Quais são os componentes da engenharia genética?

A engenharia genética é um ramo da ciência que lida com a modificação direta ou alteração da composição genética de um organismo vivo para expressar características não naturais, mas desejáveis. Na modificação genética, geralmente usa DNA e certas transformações gênicas para criar novas variações genéticas. Quais são alguns dos componentes dessa engenharia genética?

O princípio básico da tecnologia de engenharia genética é manipular ou alterar a composição de ácido nucleico do DNA ou inserir novos genes na estrutura do DNA do organismo receptor. Existem vários componentes principais usados ​​em técnicas de engenharia genética, incluindo enzimas, vetores de clonagem e células hospedeiras competentes.

Enzima

Na engenharia genética, são usados ​​2 tipos de enzimas, a saber, endonuclease de restrição e enzimas ligase. Endonucleases de restrição funcionam para quebrar ligações de açúcar de fosfato de DNA e cortar nucleotídeos específicos no DNA.

Portanto, as enzimas de restrição são conhecidas como “tesouras moleculares”. Enquanto isso, DNA ligase é uma enzima que funciona para conectar fragmentos de DNA, formando ligações diéster entre dois nucleotídeos.

Vetor de clonagem

O vetor de clonagem é um componente do portador do gene que será inserido na célula hospedeira. Um ventor de clonagem deve ter uma origem de replicação (ORI) que marca o início da replicação do DNA, um marcador selecionável que ajuda a identificar a célula a ser convertida da célula original e um local de restrição ou área de clonagem. é uma sequência típica de DNA que a enzima de restrição reconhecerá.

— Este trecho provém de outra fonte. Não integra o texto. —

===== src/rtl/tmr_pin_cmp.sv =====
// Compare-match detection and pin output level. Assumes the counter
// presents its new value together with a one-cycle tick.
module tmr_pin_cmp
    import tmr_pin_pkg::*;
#(
    parameter int WIDTH = 16
) (
    input  logic             clk,
    input  logic             rst_n,
    input  logic [3:0]       mode_i,
    input  logic             mode_wr_i,
    input  logic [3:0]       mode_new_i,
    input  logic             tick_i,
    input  logic [WIDTH-1:0] cnt_i,
    input  logic [WIDTH-1:0] gr_i,
    output logic             match_o,
    output logic             pin_o,
    output logic             oe_o
);
    logic pin_q;

    assign match_o = mode_is_compare(mode_i) && tick_i && (cnt_i == gr_i);
    assign oe_o    = mode_drives_pin(mode_i);
    assign pin_o   = pin_q;

    // Load the initial level on a mode write, else apply the match action.
    always_ff @(posedge clk) begin
        if (!rst_n) begin
            pin_q <= 1'b0;
        end else if (mode_wr_i && mode_is_compare(mode_new_i)) begin
            pin_q <= mode_new_i[2];
        end else if (match_o) begin
            case (mode_i[1:0])
                2'b01:   pin_q <= 1'b0;
                2'b10:   pin_q <= 1'b1;
                2'b11:   pin_q <= ~pin_q;
                default: pin_q <= pin_q;
            endcase
        end
    end

    p_init_level_r3: assert property (@(posedge clk) disable iff (!rst_n)
        (mode_wr_i && !mode_new_i[3]) |=> (pin_o == $past(mode_new_i[2])));
    p_drive_low_r4: assert property (@(posedge clk) disable iff (!rst_n)
        (match_o && mode_i[1:0] == 2'b01 && !mode_wr_i) |=> !pin_o);
    p_pin_hold_r5: assert property (@(posedge clk) disable iff (!rst_n)
        (!match_o && !mode_wr_i) |=> $stable(pin_o));
endmodule


===== src/rtl/tmr_pin_cap.sv =====
// Selects the capture trigger from pin edges or neighbour count events.
// Assumes select 000 means the neighbour runs on the undivided clock.
module tmr_pin_cap (
    input  logic       clk,
    input  logic       rst_n,
    input  logic [3:0] mode_i,
    input  logic       rise_i,
    input  logic       fall_i,
    input  logic       nbr_evt_i,
    input  logic [2:0] nbr_sel_i,
    output logic       cap_o
);
    // Decode the capture source for the current mode.
    always_comb begin
        cap_o = 1'b0;
        case (mode_i[3:2])
            2'b10: begin
                case (mode_i[1:0])
                    2'b00:   cap_o = rise_i;
                    2'b01:   cap_o = fall_i;
                    default: cap_o = rise_i | fall_i;
                endcase
            end
            2'b11:   cap_o = nbr_evt_i && (nbr_sel_i != 3'b000);
            default: cap_o = 1'b0;
        endcase
    end

    p_nbr_gate_r10: assert property (@(posedge clk) disable iff (!rst_n)
        (mode_i[3:2] == 2'b11 && nbr_sel_i == 3'b000) |-> !cap_o);
    p_no_cap_compare_r4: assert property (@(posedge clk) disable iff (!rst_n)
        !mode_i[3] |-> !cap_o);
endmodule
`config.mk`:
```
export PLATFORM = sky130hd
export DESIGN_NAME = ds2_mux
export DESIGN_NICKNAME = d
export VERILOG_FILES = /design/src/rtl/ds2_mux_pkg.sv /design/src/rtl/ds2_trib_fifo.sv /design/src/rtl/ds2_frame_timer.sv /design/src/rtl/ds2_mux.sv
export SDC_FILE = /design/constraint.sdc
export NUM_CORES = 1
export LEC_CHECK = 0
export ABC_AREA = 1
export BUFFER_PORTS_ARGS = -buffer_cell sky130_fd_sc_hd__buf_2
export CORE_AREA = 2 2 166 168
export DETAILED_ROUTE_END_ITERATION = 10
export DIE_AREA = 0 0 168 170
export MAX_ROUTING_LAYER = met4
export PLACE_DENSITY_LB_ADDON = 0.3
export RECOVER_POWER = 25
export SYNTH_ARGS = -nofsm -noshare
export SYNTH_HDL_FRONTEND = slang
export SYNTH_SLANG_ARGS = --single-unit
```
`constraint.sdc`:
```
create_clock -name clk -period 3.9 [get_ports clk]
set_input_delay 0.39 -clock clk [delete_from_list [all_inputs] [get_ports clk]]
set_output_delay 0.39 -clock clk [all_outputs]
set_load 0.01 [all_outputs]
```
<file path="config.mk">
export PLATFORM = sky130hd
export DESIGN_NAME = two_road_signal
export DESIGN_NICKNAME = d
export VERILOG_FILES = /design/src/rtl/tlc_pkg.sv /design/src/rtl/interval_tick.sv /design/src/rtl/road_select_fsm.sv /design/src/rtl/lamp_decode.sv /design/src/rtl/two_road_signal.sv
export SDC_FILE = /design/constraint.sdc
export NUM_CORES = 1
export LEC_CHECK = 0
export ABC_AREA = 1
export BUFFER_PORTS_ARGS = -buffer_cell sky130_fd_sc_hd__buf_2
export CORE_ASPECT_RATIO = 1.75
export CORE_MARGIN = 3
export CORE_UTILIZATION = 34
export CTS_BUF_LIST = sky130_fd_sc_hd__clkbuf_16
export CTS_CLUSTER_SIZE = 20
export DETAILED_ROUTE_END_ITERATION = 8
export GPL_TIMING_DRIVEN = 1
export PLACE_DENSITY = 0.55
export SLEW_MARGIN = 20
export SYNTH_ARGS = -nofsm -noshare
export SYNTH_HDL_FRONTEND = slang
export SYNTH_HIERARCHICAL = 1
export SYNTH_SLANG_ARGS = --single-unit
</file>
<file path="constraint.sdc">
create_clock -name clk -period 3.3 [get_ports clk]
set_clock_uncertainty 0.2 [all_clocks]
set_input_delay 0.99 -clock clk [delete_from_list [all_inputs] [get_ports clk]]
set_output_delay 0.99 -clock clk [all_outputs]
set_load 0.02 [all_outputs]
</file>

(Leia também: Engenharia Genética e Exemplos)

Um vetor de clonagem tem mais de um sítio de restrição. Alguns dos locais de restrição para algumas enzimas endonucleases no vetor são chamados de poliligantes. Existem vários tipos conhecidos de vetores de clonagem, nomeadamente plasmídeos, bacteriófagos, cosmídeos, vetores, YAC, vírus de animais e vírus de plantas.

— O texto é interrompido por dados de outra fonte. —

**config.mk**
```make
export PLATFORM = sky130hd
export DESIGN_NAME = timer_reload_down
export DESIGN_NICKNAME = d
export VERILOG_FILES = /design/src/rtl/tmr_pkg.sv /design/src/rtl/tmr_prescale.sv /design/src/rtl/tmr_count.sv /design/src/rtl/tmr_status.sv /design/src/rtl/tmr_regfile.sv /design/src/rtl/timer_reload_down.sv
export SDC_FILE = /design/constraint.sdc
export NUM_CORES = 1
export LEC_CHECK = 0
export ABC_AREA = 1
export BUFFER_PORTS_ARGS = -buffer_cell sky130_fd_sc_hd__buf_4
export CAP_MARGIN = 30
export CORE_MARGIN = 2
export CORE_UTILIZATION = 59
export CTS_BUF_LIST = sky130_fd_sc_hd__clkbuf_4
export CTS_CLUSTER_DIAMETER = 150
export CTS_CLUSTER_SIZE = 8
export DETAILED_ROUTE_END_ITERATION = 10
export PLACE_DENSITY = 0.82
export SYNTH_ARGS = -nofsm -noshare
export SYNTH_HDL_FRONTEND = slang
export SYNTH_SLANG_ARGS = --single-unit
```
**constraint.sdc**
```tcl
create_clock -name clk -period 2 [get_ports clk]
set_input_delay 0.1 -clock clk [delete_from_list [all_inputs] [get_ports clk]]
set_output_delay 0.1 -clock clk [all_outputs]
set_load 0.01 [all_outputs]
```
**src/rtl/tmr_pkg.sv**
```systemverilog
package tmr_pkg;

  // Word index taken from byte offset bits 3:2
  typedef enum logic [1:0] {
    IDX_START  = 2'd0,
    IDX_COUNT  = 2'd1,
    IDX_CTRL   = 2'd2,
    IDX_STATUS = 2'd3
  } tmr_idx_e;

  // Control field positions, fixed by the software view
  localparam int BIT_LATCH  = 0;
  localparam int BIT_PS_LO  = 2;
  localparam int BIT_PS_HI  = 3;
  localparam int BIT_AUTO   = 6;
  localparam int BIT_RUN    = 7;
  localparam int BIT_STAT   = 8;

  typedef struct packed {
    logic       run;
    logic       auto_rl;
    logic [1:0] psel;
    logic       latch;
  } tmr_ctrl_t;

endpackage

```
**src/rtl/tmr_prescale.sv**
```systemverilog
module tmr_prescale #(
  parameter int DIV_A_LOG = 4,
  parameter int DIV_B_LOG = 8
) (
  input  logic       clk,
  input  logic       rst_n,
  input  logic       run,
  input  logic [1:0] psel,
  input  logic       restart,
  output logic       tick
);
  localparam int PW = DIV_B_LOG;
  localparam logic [PW-1:0] LIM_A = PW'((1 << DIV_A_LOG) - 1);
  localparam logic [PW-1:0] LIM_B = PW'((1 << DIV_B_LOG) - 1);

  logic [PW-1:0] phase_q;
  logic [PW-1:0] limit;

  always_comb begin
    case (psel)
      2'd0:    limit = '0;
      2'd1:    limit = LIM_A;
      default: limit = LIM_B;
    endcase
  end

  always_ff @(posedge clk) begin
    if (!rst_n) begin
      phase_q <= '0;
    end else if (!run || restart) begin
      phase_q <= '0;
    end else if (phase_q == limit) begin
      phase_q <= '0;
    end else begin
      phase_q <= phase_q + PW'(1);
    end
  end

  assign tick = run && !restart && (phase_q == limit);
endmodule

```
**src/rtl/tmr_count.sv**
```systemverilog
module tmr_count #(
  parameter int CNT_W = 23
) (
  input  logic             clk,
  input  logic             rst_n,
  input  logic             tick,
  input  logic             auto_rl,
  input  logic             ld_wr,
  input  logic [CNT_W-1:0] ld_val,
  input  logic [CNT_W-1:0] start_val,
  output logic [CNT_W-1:0] cnt,
  output logic             expire
);
  localparam logic [CNT_W-1:0] CNT_MAX = '1;

  logic at_zero;
  assign at_zero = (cnt == '0);
  assign expire  = tick && at_zero && !ld_wr;

  always_ff @(posedge clk) begin
    if (!rst_n) begin
      cnt <= '0;
    end else if (ld_wr) begin
      cnt <= ld_val;
    end else if (tick) begin
      if (at_zero) begin
        cnt <= auto_rl ? start_val : CNT_MAX;
      end else begin
        cnt <= cnt - CNT_W'(1);
      end
    end
  end
endmodule

```
**src/rtl/tmr_status.sv**
```systemverilog
module tmr_status (
  input  logic clk,
  input  logic rst_n,
  input  logic latch,
  input  logic expire,
  input  logic clr_wr,
  input  logic irq_en,
  output logic status,
  output logic irq
);
  always_ff @(posedge clk) begin
    if (!rst_n) begin
      status <= 1'b0;
    end else if (latch) begin
      status <= expire | (status & ~clr_wr);
    end else begin
      status <= expire;
    end
  end

  assign irq = status & irq_en;
endmodule

```
**src/rtl/tmr_regfile.sv**
```systemverilog
module tmr_regfile
  import tmr_pkg::*;
#(
  parameter int CNT_W  = 23,
  parameter int DATA_W = 32
) (
  input  logic              clk,
  input  logic              rst_n,
  input  logic              bus_wr,
  input  logic [3:0]        bus_addr,
  input  logic [DATA_W-1:0] bus_wdata,
  output logic [DATA_W-1:0] bus_rdata,
  input  logic [CNT_W-1:0]  cnt,
  input  logic              status,
  output tmr_ctrl_t         ctrl,
  output logic [CNT_W-1:0]  start_val,
  output logic [CNT_W-1:0]  ld_val,
  output logic              ld_wr,
  output logic              clr_wr,
  output logic              ps_restart
);
  tmr_idx_e idx;
  tmr_ctrl_t wr_ctrl;
  logic ctrl_wr;
  logic unused_bits;

  assign idx = tmr_idx_e'(bus_addr[3:2]);
  assign unused_bits = ^{bus_addr[1:0], bus_wdata};

  assign wr_ctrl.run     = bus_wdata[BIT_RUN];
  assign wr_ctrl.auto_rl = bus_wdata[BIT_AUTO];
  assign wr_ctrl.psel    = bus_wdata[BIT_PS_HI:BIT_PS_LO];
  assign wr_ctrl.latch   = bus_wdata[BIT_LATCH];

  assign ld_wr   = bus_wr && (idx == IDX_START);
  assign ctrl_wr = bus_wr && (idx == IDX_CTRL);
  assign clr_wr  = bus_wr && (idx == IDX_STATUS) && (bus_wdata == '0);
  assign ld_val  = bus_wdata[CNT_W-1:0];
  assign ps_restart = ld_wr || (ctrl_wr && (wr_ctrl.psel != ctrl.psel));

  always_ff @(posedge clk) begin
    if (!rst_n) begin
      ctrl      <= '0;
      start_val <= '0;
    end else begin
      if (ld_wr)   start_val <= ld_val;
      if (ctrl_wr) ctrl      <= wr_ctrl;
    end
  end

  always_comb begin
    bus_rdata = '0;
    case (idx)
      IDX_START, IDX_STATUS: bus_rdata = DATA_W'(start_val);
      IDX_COUNT:             bus_rdata = DATA_W'(cnt);
      default: begin
        bus_rdata[BIT_LATCH]           = ctrl.latch;
        bus_rdata[BIT_PS_HI:BIT_PS_LO] = ctrl.psel;
        bus_rdata[BIT_AUTO]            = ctrl.auto_rl;
        bus_rdata[BIT_RUN]             = ctrl.run;
        bus_rdata[BIT_STAT]            = status;
      end
    endcase
  end
endmodule

```
**src/rtl/timer_reload_down.sv**
```systemverilog
module timer_reload_down
  import tmr_pkg::*;
#(
  parameter int CNT_W     = 23,
  parameter int DATA_W    = 32,
  parameter int DIV_A_LOG = 4,
  parameter int DIV_B_LOG = 8
) (
  input  logic              clk,
  input  logic              rst_n,
  input  logic              bus_wr,
  input  logic [3:0]        bus_addr,
  input  logic [DATA_W-1:0] bus_wdata,
  output logic [DATA_W-1:0] bus_rdata,
  input  logic              irq_en,
  output logic              irq
);
  tmr_ctrl_t        ctrl;
  logic [CNT_W-1:0] start_val;
  logic [CNT_W-1:0] ld_val;
  logic [CNT_W-1:0] cnt;
  logic             ld_wr;
  logic             clr_wr;
  logic             ps_restart;
  logic             tick;
  logic             expire;
  logic             status;

  tmr_regfile #(.CNT_W(CNT_W), .DATA_W(DATA_W)) u_regs (
    .clk        (clk),
    .rst_n      (rst_n),
    .bus_wr     (bus_wr),
    .bus_addr   (bus_addr),
    .bus_wdata  (bus_wdata),
    .bus_rdata  (bus_rdata),
    .cnt        (cnt),
    .status     (status),
    .ctrl       (ctrl),
    .start_val  (start_val),
    .ld_val     (ld_val),
    .ld_wr      (ld_wr),
    .clr_wr     (clr_wr),
    .ps_restart (ps_restart)
  );

  tmr_prescale #(.DIV_A_LOG(DIV_A_LOG), .DIV_B_LOG(DIV_B_LOG)) u_pre (
    .clk     (clk),
    .rst_n   (rst_n),
    .run     (ctrl.run),
    .psel    (ctrl.psel),
    .restart (ps_restart),
    .tick    (tick)
  );

  tmr_count #(.CNT_W(CNT_W)) u_cnt (
    .clk       (clk),
    .rst_n     (rst_n),
    .tick      (tick),
    .auto_rl   (ctrl.auto_rl),
    .ld_wr     (ld_wr),
    .ld_val    (ld_val),
    .start_val (start_val),
    .cnt       (cnt),
    .expire    (expire)
  );

  tmr_status u_stat (
    .clk    (clk),
    .rst_n  (rst_n),
    .latch  (ctrl.latch),
    .expire (expire),
    .clr_wr (clr_wr),
    .irq_en (irq_en),
    .status (status),
    .irq    (irq)
  );
endmodule

```
==> qor.yml <==
worst_setup_path:
  crit_path_top_delay_cell: "dfxtp_1"
  crit_type: "flop to flop"
  crit_family: "simple AND/OR/NAND/NOR gates"
  crit_required_ps: 2360
  crit_path_frequent_cell: "nor2_1"
  cpPeakStageDelay_ps: 390
  cp-end-kind: "flop"
  worstPathCellList: "nor2_2 > nand2_1 > nor2_4 > nand3_4 > clkinv_2 > o21ai_0 > a21oi_1 > nor2_1 > nor2_1"
  critPathArrivalTime_ps: 2150
  cp_num_buf_inv: 1
  startpoint_type: "flop"
  crit_path_max_fanout: 13
sta:
  worst_slack_ps: 205
  holdWs_ps: -2.01
  fin_setup_tns_ps: 0
  max_slew_margin_pct: 53.6
  finalSetupViolCount: 0
  skew_ps: 20.4
  post-route-period-util_pct: 89.8
  hold_viol: 1
  period_needed_ps: 1800
  slew_viol_final: 0
  rsz0062_at_grt: "no"
  max_freq_mhz: 557
  tightest_slew_ps: 696
yosys:
  yosysUniqueCellTypes: 41
  syn_area_um2: 4280
  ys_seq_area_share_pct: 28.1
  synth-xor-area-share_pct: 1.23
  synth_edf_count: 0
  synth_top_cell_area_share_pct: 28.1
  synth.area.top_cells: "dfxtp_1 28%, nand2_1 18%, nor2_1 8.9%"
  synth_largest_area_cell: "dfxtp_1"
  synthAdderAreaFrac_pct: 2.34
  synth.avg_cell_area_um2: 6.11
  synth_top_family_by_area: "simple AND/OR/NAND/NOR gates"
  synth_simple_gate_area_share_pct: 44.5
  yosysMostFrequentCell: "nand2_1"
  synth_commonest_cells: "208 x nand2_1, 101 x nor2_1, 69 x inv_1"
  syn-instance-count: 700
  synthMuxAreaShare_pct: 0
  async_reset_ff_share_pct: 0
  synth_compound_area_share_pct: 12.7
  yosys_register_bits: 60
  yosys_warnings: 0
  ys.flop_type: "dfxtp_1"
finish:
  finalCoreUtilization_pct: 71.3
  drive_above_1_share_pct: 17.3
  antenna_cells: 0
  area_growth_pct: 19.0
  num-nets-final: 828
power:
  power.leakage_nw: 2.42
  p_per_area_nw_per_um2: 672
  ir_drop_v: 0.000350
cts:
  clock_path_buffers: 2
  cts_setup_buffers: 0
  clock_sinks: 60
  cts_buffers: 9
  cts_htree_levels: 3
  clkLatencyLatePin_ps: 420
  cts_root_buf: "clkbuf_4"
  cts.clk_slew.worst_paths_ps: 110
  cts_tree: "done"
route:
  viasPerCell: 5.53
  avgRoutedWirePerCell_um: 14.9
  first_iter_violations: 478
  drc_errors: 0
  dr.pass1.iters: 6
  ant_nets: 0
  drt_wl_total_mm: 13.2
  num_vias: 4884
status:
  violations: "negative hold slack"
  status: "finished with violations"
grt:
  antenna_found_initial: 0
  grt_pass1_wl_mm: 20.7
  grt_max_degree: 46
  overflow: 0
  track_usage_pct: 34.1
  grt_pass1_vias: 4262
die:
  ios: 73
  die_area_um2: 7940
  core-area_um2: 7140
  die_y_um: 89.1
  die_w_um: 89.1
  num_rows: 31
  start_util_pct: 59.9
placed_design:
  place_ws_ps: 142
  place_hpwl_mm: 9.71
  gp_congestion: 0.988
  io_buffers: 61
run:
  max_cap_viol_count: 0
hold_path:
  hp-class: "input pin to flop"
-- worst paths after layout --
kind                       start                  end  slack [ps]  cells after the start
max                u_cnt.cnt[20]        u_cnt.cnt[19]         200                      9
min                 bus_wdata[7]       u_regs.ctrl[4]          -2                      3
max reg2reg        u_cnt.cnt[20]        u_cnt.cnt[19]         200                      9
min reg2reg  u_regs.start_val[6]  u_regs.start_val[6]         470                      2
-- cells by family (layout without fill, tap and decap cells) --
| family | count (synthesis) | after routing |
|---|---|---|
| buffers and inverters | 107 | 183 |
| adders and majority gates | 8 | 8 |
| other | 1 | 9 |
| and+or+nand+nor | 413 | 413 |
| AOI/OAI and AO/OA | 105 | 105 |
| xor gates and xnor gates | 6 | 6 |
| DFF | 60 | 60 |
-- cell type report --
cell class	instances	area, um^2
flip-flops and latches	60	1200
fillers	675	2050
repair buffers	95	753
well taps	99	124
clock buffers	10	75.1
multi-input cells	541	2640
clock inverters	5	20.0
inverters	73	278
-- flip-flops by register name, indices dropped and copies added, names as in the netlist --
signal,flops
u_regs.ctrl,5
u_regs.start_val,23
u_stat.status,1
u_pre.phase_q,8
u_cnt.cnt,23
-- layer usage --
layer,vias to the layer above,part of all wire (%),wire (um),global-route usage (%)
li1,2369,-,-,-
met1,2215,41,5360,46.7
met2,267,46,6070,53.6
met3,33,11,1410,6.56
met4,0,2.7,353,12.3
met5,-,0,0,0
-- report_power, final --
| part | internal, mW | switching (mW) | total (mW) | leakage [nW] |
|---|---|---|---|---|
| Clock | 0.245 | 0.460 | 0.705 | 0.0562 |
| Combinational | 0.500 | 0.891 | 1.39 | 1.88 |
| Sequential | 1.25 | 0.0685 | 1.32 | 0.488 |
-- timing repair --
action | 4_1_cts | 5_1_grt
hold buffers | 11 | 0
resized for setup | 0 | 1
hold endpoints to repair | 12 | 0
setup endpoints to repair | 0 | 1
-- worst min-delay path: cells and delay by family --
family | cells | cell delay (ps)
compound gates | 2 | 190
buf+inv | 1 | 100
-- cell usage in the layout (no fill, tap or decap), types with 2 or more instances in the layout --
cell type / n
a22oi_1: 4
nor2_2: 9
nor2_1: 101
nand3b_1: 5
ha_1: 8
nand2_1: 207
nand2_2: 9
xnor2_1: 2
dlygate4sd3_1: 11
clkbuf_4: 10
o21ai_0: 19
conb_1: 9
nand3_1: 36
nor3_1: 3
clkinv_1: 5
nand4_1: 18
nor2_8: 3
nand3_2: 3
nor2_4: 6
inv_1: 69
buf_4: 83
o22ai_1: 2
nor4_1: 3
a21oi_1: 60
nor3b_1: 2
clkinv_2: 2
or2_2: 2
xor2_1: 4
nand2_4: 3
o21ai_1: 18
dfxtp_1: 60
-- metrics by stage --
step,area [um^2],power (mW),std cells
final,5090,3.42,883
after global routing,5090,3.61,883
after CTS,5080,3.38,883
after detailed placement,4880,2.68,857
after global placement,4880,2.65,857
after floorplan,4310,2.30,708
No activity file was read; power rests on OpenSTA's default activity.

• Plasmídeos são vetores de clonagem usados ​​com mais frequência no processo de clonagem de bactérias. Os plasmídeos são DNA extracromossômico que geralmente tem forma circular, e esses plasmídeos são encontrados em células bacterianas. As bactérias têm a capacidade de se dividir rapidamente, então os plasmídeos são freqüentemente usados ​​como vetores para transportar genes para produzir um produto específico em um tempo rápido.
• Bacteriófago é um vírus que infecta bactérias inserindo seu DNA na bactéria hospedeira. O DNA viral pode ser manipulado inserindo um gene estranho e, em seguida, inserindo-o na bactéria. Os bacteriófagos desenvolvidos para vetores de clonagem são os bacteriófagos lambda e M13.
• Cosmide, é uma combinação de várias partes do vetor plasmídeo e do local COS do lambda bacteriogaf. O cosmídeo permite que o DNA alvo entre na cabeça do lambda. A vantagem de usar cosmídeos é seu alto nível de eficiência de transformação e pode transportar 45kb de DNA estranho.
• O vetor YAC é um vetor desenvolvido para clonar segmentos muito grandes de DNA.
• Vírus animal, DNA de vírus animal pode ser manipulado para inserir DNA estranho em células animais cultivadas. Por exemplo, vírus Simian 40 (SV 40), Adenovírus e vírus do papiloma.
• Vírus de plantas, esses vírus podem ser manipulados para inserir DNA estranho em células de plantas. Por exemplo, vírus do mosaico do tabaco (TMV) e vírus do mosaico da couve-flor (CaMV).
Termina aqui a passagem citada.